((

<file path="src/rtl/ram16x8.sv">
// ram16x8 -- 16 x 8 single-port RAM with power-on clearing sweep and a
// separate program-load port.
//
// After clr is released the block spends 2**AW cycles writing zero to every
// location (INIT, busy=1). It then serves bus reads and writes (RUN), or
// accepts program writes over a valid/ready handshake while prog=1 (PROG).
//
// Ports
//   clk     in   sole clock, rising edge
//   clr     in   asynchronous active-high reset
//   addrin  in   run-mode address (from the memory address register)
//   busin   in   run-mode write data
//   we      in   run-mode write enable
//   re      in   run-mode read request
//   busout  out  registered read data, holds its last value between reads
//   bus_oe  out  one-cycle pulse marking busout valid after a read
//   prog    in   program-mode select
//   pvalid  in   program write offered
//   paddr   in   program write address
//   pdata   in   program write data
//   pready  out  high in every PROG cycle
//   busy    out  high while the clearing sweep runs
module ram16x8 #(
  parameter int DW = 8,
  parameter int AW = 4
) (
  input  logic          clk,
  input  logic          clr,
  input  logic [AW-1:0] addrin,
  input  logic [DW-1:0] busin,
  input  logic          we,
  input  logic          re,
  output logic [DW-1:0] busout,
  output logic          bus_oe,
  input  logic          prog,
  input  logic          pvalid,
  input  logic [AW-1:0] paddr,
  input  logic [DW-1:0] pdata,
  output logic          pready,
  output logic          busy
);

  localparam int            DEPTH = 2 ** AW;
  localparam logic [AW-1:0] LAST  = AW'(DEPTH - 1);

  typedef enum logic [1:0] {
    ST_INIT,
    ST_RUN,
    ST_PROG
  } state_t;

  state_t        state_q, state_d;
  logic [AW-1:0] sweep_q, sweep_d;
  logic [DW-1:0] busout_q, busout_d;
  logic          bus_oe_q, bus_oe_d;
  logic          busy_q, pready_q;

  logic [DW-1:0] mem [DEPTH];

  // Single write port shared by the sweep, the bus and the program port.
  logic          mem_we;
  logic [AW-1:0] mem_waddr;
  logic [DW-1:0] mem_wdata;

  // NOTE: every signal written here gets a default first, so no path through
  // the case statement leaves one unassigned and infers a latch.
  always_comb begin
    state_d   = state_q;
    sweep_d   = sweep_q;
    busout_d  = busout_q;
    bus_oe_d  = 1'b0;
    mem_we    = 1'b0;
    mem_waddr = addrin;
    mem_wdata = busin;

    unique case (state_q)
      ST_INIT: begin
        mem_we    = 1'b1;
        mem_waddr = sweep_q;
        mem_wdata = '0;
        // Counter wraps back to zero exactly as the last location is cleared.
        sweep_d   = sweep_q + 1'b1;
        if (sweep_q == LAST) begin
          state_d = prog ? ST_PROG : ST_RUN;
        end
      end

      ST_RUN: begin
        mem_we = we;
        if (re) begin
          bus_oe_d = 1'b1;
          // Write-first: a same-cycle write is forwarded to the read data.
          busout_d = we ? busin : mem[addrin];
        end
        if (prog) begin
          state_d = ST_PROG;
        end
      end

      ST_PROG: begin
        // pready is high throughout PROG, so pvalid alone completes a handshake.
        if (pvalid) begin
          mem_we    = 1'b1;
          mem_waddr = paddr;
          mem_wdata = pdata;
        end
        if (!prog) begin
          state_d = ST_RUN;
        end
      end

      default: state_d = ST_INIT;
    endcase
  end

  // NOTE: sequential state uses non-blocking assignments so every register
  // samples the pre-edge values regardless of statement order.
  always_ff @(posedge clk or posedge clr) begin
    if (clr) begin
      state_q  <= ST_INIT;
      sweep_q  <= '0;
      busout_q <= '0;
      bus_oe_q <= 1'b0;
      busy_q   <= 1'b1;
      pready_q <= 1'b0;
    end else begin
      state_q  <= state_d;
      sweep_q  <= sweep_d;
      busout_q <= busout_d;
      bus_oe_q <= bus_oe_d;
      busy_q   <= (state_d == ST_INIT);
      pready_q <= (state_d == ST_PROG);
    end
  end

  // NOTE: the array has no reset; the INIT sweep clears it instead. Writes are
  // suppressed while clr is held so an aborted operation leaves no trace.
  always_ff @(posedge clk) begin
    if (mem_we && !clr) begin
      mem[mem_waddr] <= mem_wdata;
    end
  end

  assign busout = busout_q;
  assign bus_oe = bus_oe_q;
  assign busy   = busy_q;
  assign pready = pready_q;

endmodule

</file>
<file path="config.mk">
export PLATFORM = sky130hd
export DESIGN_NAME = ram16x8
export DESIGN_NICKNAME = d
export VERILOG_FILES = /design/src/rtl/ram16x8.sv
export SDC_FILE = /design/constraint.sdc
export NUM_CORES = 1
export LEC_CHECK = 0
export ABC_AREA = 1
export BUFFER_PORTS_ARGS = -buffer_cell sky130_fd_sc_hd__buf_4
export CAP_MARGIN = 20
export CORE_UTILIZATION = 54
export DETAILED_ROUTE_END_ITERATION = 10
export GPL_TIMING_DRIVEN = 0
export HOLD_SLACK_MARGIN = 0.06
export PLACE_DENSITY = 0.72
export SYNTH_ARGS = -nofsm -noshare
export SYNTH_HDL_FRONTEND = slang
export SYNTH_SLANG_ARGS = --single-unit
export TNS_END_PERCENT = 20
</file>
<file path="constraint.sdc">
create_clock -name clk -period 2.69 [get_ports clk]
set_clock_uncertainty 0.05 [all_clocks]
set_input_delay 0.538 -clock clk [delete_from_list [all_inputs] [get_ports clk]]
set_output_delay 0.538 -clock clk [all_outputs]
set_load 0.01 [all_outputs]
</file>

))

→ **Task requirements**: Reproduce exactly the first line of the listing and every line after it, through the one containing "every PROG cycle". Nothing else belongs in the output.

→ **Result for this exercise**:
<file path="src/rtl/ram16x8.sv">
// ram16x8 -- 16 x 8 single-port RAM with power-on clearing sweep and a
// separate program-load port.
//
// After clr is released the block spends 2**AW cycles writing zero to every
// location (INIT, busy=1). It then serves bus reads and writes (RUN), or
// accepts program writes over a valid/ready handshake while prog=1 (PROG).
//
// Ports
//   clk     in   sole clock, rising edge
//   clr     in   asynchronous active-high reset
//   addrin  in   run-mode address (from the memory address register)
//   busin   in   run-mode write data
//   we      in   run-mode write enable
//   re      in   run-mode read request
//   busout  out  registered read data, holds its last value between reads
//   bus_oe  out  one-cycle pulse marking busout valid after a read
//   prog    in   program-mode select
//   pvalid  in   program write offered
//   paddr   in   program write address
//   pdata   in   program write data
//   pready  out  high in every PROG cycle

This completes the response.